Records from a dataset:
____________________

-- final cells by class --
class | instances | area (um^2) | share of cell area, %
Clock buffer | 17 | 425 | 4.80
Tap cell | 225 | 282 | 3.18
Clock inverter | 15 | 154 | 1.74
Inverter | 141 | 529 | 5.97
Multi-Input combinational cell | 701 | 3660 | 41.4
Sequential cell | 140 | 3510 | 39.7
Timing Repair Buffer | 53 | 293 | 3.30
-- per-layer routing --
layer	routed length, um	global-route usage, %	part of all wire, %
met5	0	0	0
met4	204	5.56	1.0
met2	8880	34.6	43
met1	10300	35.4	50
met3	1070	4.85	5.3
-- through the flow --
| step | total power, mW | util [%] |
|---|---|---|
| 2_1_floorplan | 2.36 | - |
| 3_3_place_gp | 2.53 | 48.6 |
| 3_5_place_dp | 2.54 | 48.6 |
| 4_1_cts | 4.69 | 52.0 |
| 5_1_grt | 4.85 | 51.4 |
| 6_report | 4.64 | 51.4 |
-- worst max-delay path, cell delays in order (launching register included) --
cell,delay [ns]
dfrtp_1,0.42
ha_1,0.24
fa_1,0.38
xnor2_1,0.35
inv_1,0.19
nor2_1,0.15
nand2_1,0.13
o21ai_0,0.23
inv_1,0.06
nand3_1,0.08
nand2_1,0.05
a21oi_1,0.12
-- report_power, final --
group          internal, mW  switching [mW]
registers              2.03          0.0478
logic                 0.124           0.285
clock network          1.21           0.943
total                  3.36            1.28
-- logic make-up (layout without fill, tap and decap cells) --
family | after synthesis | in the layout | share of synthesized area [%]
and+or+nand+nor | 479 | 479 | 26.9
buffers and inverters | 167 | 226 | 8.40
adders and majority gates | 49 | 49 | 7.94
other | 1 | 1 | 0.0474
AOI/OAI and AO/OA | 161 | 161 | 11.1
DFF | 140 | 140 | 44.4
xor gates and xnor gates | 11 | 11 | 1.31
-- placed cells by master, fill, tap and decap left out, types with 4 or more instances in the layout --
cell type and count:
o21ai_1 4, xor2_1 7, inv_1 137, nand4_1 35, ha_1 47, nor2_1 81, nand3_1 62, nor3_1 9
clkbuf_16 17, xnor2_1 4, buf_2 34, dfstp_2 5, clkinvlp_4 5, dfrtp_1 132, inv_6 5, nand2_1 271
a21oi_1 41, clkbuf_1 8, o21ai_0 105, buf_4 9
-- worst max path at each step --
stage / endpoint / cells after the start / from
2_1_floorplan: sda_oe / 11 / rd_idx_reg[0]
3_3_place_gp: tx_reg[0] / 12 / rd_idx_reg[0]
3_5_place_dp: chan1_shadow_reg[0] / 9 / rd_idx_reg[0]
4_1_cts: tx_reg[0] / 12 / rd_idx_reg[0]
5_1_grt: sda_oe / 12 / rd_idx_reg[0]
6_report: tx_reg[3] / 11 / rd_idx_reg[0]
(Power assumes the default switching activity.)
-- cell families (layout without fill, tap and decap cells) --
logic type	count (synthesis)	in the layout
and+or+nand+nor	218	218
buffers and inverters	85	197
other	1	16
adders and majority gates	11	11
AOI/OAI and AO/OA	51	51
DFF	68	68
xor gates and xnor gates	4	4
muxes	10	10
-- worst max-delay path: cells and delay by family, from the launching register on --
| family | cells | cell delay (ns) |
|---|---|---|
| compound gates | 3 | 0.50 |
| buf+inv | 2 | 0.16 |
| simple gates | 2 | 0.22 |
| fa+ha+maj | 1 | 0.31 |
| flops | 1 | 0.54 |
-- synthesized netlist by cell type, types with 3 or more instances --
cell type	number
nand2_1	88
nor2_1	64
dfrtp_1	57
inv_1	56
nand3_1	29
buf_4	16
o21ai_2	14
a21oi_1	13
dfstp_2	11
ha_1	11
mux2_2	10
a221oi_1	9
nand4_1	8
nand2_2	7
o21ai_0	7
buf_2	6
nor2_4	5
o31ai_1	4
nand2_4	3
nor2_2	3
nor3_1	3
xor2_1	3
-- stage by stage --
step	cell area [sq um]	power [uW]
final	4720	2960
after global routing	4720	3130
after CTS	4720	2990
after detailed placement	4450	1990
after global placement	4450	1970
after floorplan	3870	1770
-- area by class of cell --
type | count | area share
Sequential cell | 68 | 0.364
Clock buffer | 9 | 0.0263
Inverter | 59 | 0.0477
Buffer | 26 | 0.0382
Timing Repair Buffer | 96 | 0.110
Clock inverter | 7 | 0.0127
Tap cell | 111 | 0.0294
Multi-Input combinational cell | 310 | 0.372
### config.mk
export PLATFORM = sky130hd
export DESIGN_NAME = tma_channel
export DESIGN_NICKNAME = d
export VERILOG_FILES = /design/src/design/tma_channel.v
export VERILOG_INCLUDE_DIRS = /design/src /design/src/design
export SDC_FILE = /design/constraint.sdc
export NUM_CORES = 1
export LEC_CHECK = 0
export ABC_AREA = 0
export BUFFER_PORTS_ARGS = -buffer_cell sky130_fd_sc_hd__buf_2
export CAP_MARGIN = 5
export CORE_ASPECT_RATIO = 1.4
export CORE_MARGIN = 2
export CORE_UTILIZATION = 40
export CTS_CLUSTER_DIAMETER = 50
export DETAILED_ROUTE_END_ITERATION = 12
export GPL_TIMING_DRIVEN = 0
export PLACE_DENSITY_LB_ADDON = 0.3
export SYNTH_ARGS = -nofsm -noshare
export SYNTH_HDL_FRONTEND = slang
export SYNTH_SLANG_ARGS = --single-unit
### constraint.sdc
create_clock -name clk -period 1.4 [get_ports clk]
set_input_delay 0.14 -clock clk [delete_from_list [all_inputs] [get_ports clk]]
set_output_delay 0.14 -clock clk [all_outputs]
set_load 0.005 [all_outputs]
### src/design/tma_defs.vh
// register offsets, field positions and reset values of the timer a channel
`ifndef TMA_DEFS_VH
`define TMA_DEFS_VH
`define TMA_ADDR_W          12
`define TMA_OFS_MODE_LO     12'hfa0
`define TMA_OFS_MODE_HI     12'hfa1
`define TMA_OFS_COUNT_LO    12'hfa4
`define TMA_OFS_COUNT_HI    12'hfa5
`define TMA_OFS_COMPARE_LO  12'hfa8
`define TMA_OFS_COMPARE_HI  12'hfa9
`define TMA_OFS_FLAGS       12'hf92
`define TMA_MODE_CASCADE    7
`define TMA_MODE_SRC_HI     6
`define TMA_MODE_SRC_LO     4
`define TMA_MODE_RESTART    3
`define TMA_MODE_ENABLE     2
`define TMA_FLAG_PIN_OE     3
`define TMA_FLAG_OTHER_OE   2
`define TMA_FLAG_OTHER_TL   0
`define TMA_MODE_RESET      8'h00
`define TMA_COUNT_RESET     8'h00
`define TMA_COMPARE_RESET   8'hff
`define TMA_SRC_EXT_RISE    3'h0
`define TMA_SRC_EXT_FALL    3'h1
`define TMA_SRC_DIV1024     3'h4
`define TMA_SRC_DIV64       3'h5
`define TMA_SRC_DIV16       3'h6
`define TMA_SRC_DIV1        3'h7
`define TMA_PRESCALE_W      10
`endif

### src/design/tma_channel.v
// 8-bit timer a channel: mode, count, compare, output flags and toggle output
`timescale 1ns/1ps
`include "tma_defs.vh"

// Functional notes
// - on match the toggle latch inverts and drives the output pin when enabled
// - toggle signal always goes to serial clock selector, regardless of output enable
// - external input edges divided by compare setting appear on the output pin
// - mode register takes nibble writes; restart bit also takes single-bit writes
// - reset clears all mode bits, channel disabled
// - mode bit 7 picks cascaded 16-bit or two 8-bit counters
// - restart bit clears counter, request flag, toggle latch; self-clears
// - enable bit low holds counter; high lets it count
// - mode bits 6..4 choose external edge or system clock division
// - mode bits 1 and 0 always read zero
// - counter is read-only and resets to 00h
// - enabled counter increments once per selected source pulse
// - counter compared after increment; equality sets request flag and interrupt
// - compare register write-only, resets to ffh
// - match period is compare value plus one source periods
// - flag word: pin enable bit 3, other enable bit 2, zero, other latch
// - reset clears pin output enable, blocking the toggle output
// - toggle latch cleared on start, held while disabled
// - after a match the counter returns to 00h and keeps counting
// - match reaches processor only when interrupt enable flag is set
module tma_channel #(
	parameter DATA_W = 8
)(
	input  wire                    clk,
	input  wire                    reset_n,
	input  wire [`TMA_ADDR_W-1:0]  busAddr,
	input  wire                    busWrite,
	input  wire                    busBitWrite,
	input  wire [2:0]              busBitSel,
	input  wire                    busBitVal,
	input  wire [DATA_W-1:0]       busWdata,
	input  wire                    busRead,
	output reg  [DATA_W-1:0]       busRdata,
	input  wire                    externalCountInput,
	input  wire                    matchInterruptEnable,
	input  wire                    matchRequestClear,
	input  wire                    otherChannelToggleLatch,
	output reg                     matchRequestFlag,
	output reg                     matchInterrupt,
	output reg                     toggleOutputPin,
	output reg                     serialShiftClock,
	output reg                     cascadeMode
);
	reg  [1:0]                 rstSync_q;
	wire                       rstN;
	reg  [DATA_W-1:0]          mode_q;
	reg  [DATA_W-1:0]          count_q;
	reg  [DATA_W-1:0]          count_d;
	reg  [DATA_W-1:0]          compare_q;
	reg                        pinOutputEnable_q;
	reg                        otherTimerOutputEnable_q;
	reg                        toggleLatch_q;
	reg                        restart_q;
	reg  [`TMA_PRESCALE_W-1:0] prescale_q;
	reg  [`TMA_PRESCALE_W-1:0] prescale_d;
	reg  [1:0]                 extSync_q;
	reg                        extLast_q;
	reg                        tick;
	wire [2:0]                 src;
	wire                       enabled;
	wire                       match;
	wire                       atCompare;
	wire                       step;
	wire                       modeLoWr;
	wire                       modeHiWr;

	// reset released through two flops
	always @(posedge clk or negedge reset_n)
	begin
		if (!reset_n)
			rstSync_q <= 2'h0;
		else
			rstSync_q <= {rstSync_q[0], 1'b1};
	end
	assign rstN = rstSync_q[1];

	// nibble-wide byte: low nibble and high nibble sit at the two addresses
	function isAddr;
		input [`TMA_ADDR_W-1:0] a;
		input [`TMA_ADDR_W-1:0] lo;
		begin
			isAddr = (a == lo);
		end
	endfunction

	// single-bit write aimed at one bit of one nibble
	function isBitWr;
		input                   en;
		input [`TMA_ADDR_W-1:0] a;
		input [2:0]             sel;
		input [`TMA_ADDR_W-1:0] target;
		input integer           bitPos;
		begin
			isBitWr = en && (a == target) && (sel == bitPos);
		end
	endfunction

	assign modeLoWr = busWrite && isAddr(busAddr, `TMA_OFS_MODE_LO);
	assign modeHiWr = busWrite && isAddr(busAddr, `TMA_OFS_MODE_HI);
	assign src      = mode_q[`TMA_MODE_SRC_HI:`TMA_MODE_SRC_LO];
	assign enabled  = mode_q[`TMA_MODE_ENABLE];

	// mode register; restart is a one-cycle command, never stored
	always @(posedge clk or negedge rstN)
	begin
		if (!rstN)
		begin
			mode_q    <= `TMA_MODE_RESET;
			restart_q <= 1'b0;
		end
		else
		begin
			restart_q <= 1'b0;
			if (modeLoWr)
			begin
				// bits 1..0 forced low
				mode_q[3:0] <= {1'b0, busWdata[2], 2'b00};
				restart_q   <= busWdata[`TMA_MODE_RESTART];
			end
			if (modeHiWr)
				mode_q[7:4] <= busWdata[3:0];
			if (isBitWr(busBitWrite, busAddr, busBitSel, `TMA_OFS_MODE_LO,
				`TMA_MODE_RESTART) && busBitVal)
				restart_q <= 1'b1;
		end
	end

	// compare register, byte written as two nibbles
	always @(posedge clk or negedge rstN)
	begin
		if (!rstN)
			compare_q <= `TMA_COMPARE_RESET;
		else
		begin
			if (busWrite && isAddr(busAddr, `TMA_OFS_COMPARE_LO))
				compare_q[3:0] <= busWdata[3:0];
			if (busWrite && isAddr(busAddr, `TMA_OFS_COMPARE_HI))
				compare_q[7:4] <= busWdata[3:0];
		end
	end

	// flag word: enables take nibble or single-bit writes
	always @(posedge clk or negedge rstN)
	begin
		if (!rstN)
		begin
			pinOutputEnable_q        <= 1'b0;
			otherTimerOutputEnable_q <= 1'b0;
		end
		else if (isAddr(busAddr, `TMA_OFS_FLAGS))
		begin
			// a nibble write beats a bit write landing in the same cycle
			if (busWrite)
			begin
				pinOutputEnable_q        <= busWdata[`TMA_FLAG_PIN_OE];
				otherTimerOutputEnable_q <= busWdata[`TMA_FLAG_OTHER_OE];
			end
			else if (isBitWr(busBitWrite, busAddr, busBitSel, `TMA_OFS_FLAGS, `TMA_FLAG_PIN_OE))
				pinOutputEnable_q <= busBitVal;
			else if (isBitWr(busBitWrite, busAddr, busBitSel, `TMA_OFS_FLAGS, `TMA_FLAG_OTHER_OE))
				otherTimerOutputEnable_q <= busBitVal;
		end
	end

	// external input: two flops, then edge detect on the second
	always @(posedge clk or negedge rstN)
	begin
		if (!rstN)
		begin
			extSync_q <= 2'h0;
			extLast_q <= 1'b0;
		end
		else
		begin
			extSync_q <= {extSync_q[0], externalCountInput};
			extLast_q <= extSync_q[1];
		end
	end

	// free-running prescaler; restart realigns it so the first interval is whole
	always @*
	begin
		prescale_d = prescale_q + {{(`TMA_PRESCALE_W-1){1'b0}}, 1'b1};
		if (restart_q)
			prescale_d = {`TMA_PRESCALE_W{1'b0}};
	end

	always @(posedge clk or negedge rstN)
	begin
		if (!rstN)
			prescale_q <= {`TMA_PRESCALE_W{1'b0}};
		else
			prescale_q <= prescale_d;
	end

	// source select; undefined codes 010/011 give no pulses
	always @*
	begin
		case (src)
			`TMA_SRC_EXT_RISE: tick = extSync_q[1] && !extLast_q;
			`TMA_SRC_EXT_FALL: tick = !extSync_q[1] && extLast_q;
			`TMA_SRC_DIV1024:  tick = (prescale_q == 10'h3ff);
			`TMA_SRC_DIV64:    tick = (prescale_q[5:0] == 6'h3f);
			`TMA_SRC_DIV16:    tick = (prescale_q[3:0] == 4'hf);
			`TMA_SRC_DIV1:     tick = 1'b1;
			default:           tick = 1'b0;
		endcase
	end

	// the count dwells on the compare value for one source period before it wraps;
	// that dwell is what stretches the interval to compare plus one
	assign atCompare = (count_q == compare_q);
	// a restart owns its cycle, so no match can sneak past the clear
	assign step      = enabled && tick && !restart_q;
	assign match     = step && ((count_q + 8'h01) == compare_q);

	// next count: restart, wrap after the dwell, or one step per tick
	always @*
	begin
		count_d = count_q;
		if (restart_q)
			count_d = `TMA_COUNT_RESET;
		else if (step && atCompare)
			count_d = `TMA_COUNT_RESET;
		else if (step)
			count_d = count_q + 8'h01;
		// disabled or no tick: value held
	end

	always @(posedge clk or negedge rstN)
	begin
		if (!rstN)
			count_q <= `TMA_COUNT_RESET;
		else
			count_q <= count_d;
	end

	// toggle latch and request flag; a match beats a same-cycle clear
	always @(posedge clk or negedge rstN)
	begin
		if (!rstN)
		begin
			toggleLatch_q    <= 1'b0;
			matchRequestFlag <= 1'b0;
		end
		else if (restart_q)
		begin
			toggleLatch_q    <= 1'b0;
			matchRequestFlag <= 1'b0;
		end
		else
		begin
			if (match)
				toggleLatch_q <= !toggleLatch_q;
			if (match)
				matchRequestFlag <= 1'b1;
			else if (matchRequestClear)
				matchRequestFlag <= 1'b0;
		end
	end

	// registered outputs and read port
	always @(posedge clk or negedge rstN)
	begin
		if (!rstN)
		begin
			toggleOutputPin  <= 1'b0;
			serialShiftClock <= 1'b0;
			matchInterrupt   <= 1'b0;
			cascadeMode      <= 1'b0;
			busRdata         <= {DATA_W{1'b0}};
		end
		else
		begin
			// pin and serial copies share one stage of delay, so they agree whenever the pin output is enabled
			// gated copy; drives pin in timer and divider modes
			toggleOutputPin  <= pinOutputEnable_q && toggleLatch_q;
			serialShiftClock <= toggleLatch_q;
			matchInterrupt   <= match && matchInterruptEnable;
			cascadeMode      <= mode_q[`TMA_MODE_CASCADE];
			busRdata         <= {DATA_W{1'b0}};
			if (busRead)
			begin
				if (isAddr(busAddr, `TMA_OFS_COUNT_LO))
					busRdata <= {4'h0, count_q[3:0]};
				else if (isAddr(busAddr, `TMA_OFS_COUNT_HI))
					busRdata <= {4'h0, count_q[7:4]};
				else if (isAddr(busAddr, `TMA_OFS_FLAGS))
					busRdata <= {4'h0, pinOutputEnable_q, otherTimerOutputEnable_q,
						1'b0, otherChannelToggleLatch};
			end
		end
	end
endmodule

____________________

Work to be completed:
Once you reach the line with "flops | 1 | 0.54 |" in the data above, copy it and every line after it exactly, up to and including the line with "Tap cell | 111 | 0.0294".

Result of this exercise:
| flops | 1 | 0.54 |
-- synthesized netlist by cell type, types with 3 or more instances --
cell type	number
nand2_1	88
nor2_1	64
dfrtp_1	57
inv_1	56
nand3_1	29
buf_4	16
o21ai_2	14
a21oi_1	13
dfstp_2	11
ha_1	11
mux2_2	10
a221oi_1	9
nand4_1	8
nand2_2	7
o21ai_0	7
buf_2	6
nor2_4	5
o31ai_1	4
nand2_4	3
nor2_2	3
nor3_1	3
xor2_1	3
-- stage by stage --
step	cell area [sq um]	power [uW]
final	4720	2960
after global routing	4720	3130
after CTS	4720	2990
after detailed placement	4450	1990
after global placement	4450	1970
after floorplan	3870	1770
-- area by class of cell --
type | count | area share
Sequential cell | 68 | 0.364
Clock buffer | 9 | 0.0263
Inverter | 59 | 0.0477
Buffer | 26 | 0.0382
Timing Repair Buffer | 96 | 0.110
Clock inverter | 7 | 0.0127
Tap cell | 111 | 0.0294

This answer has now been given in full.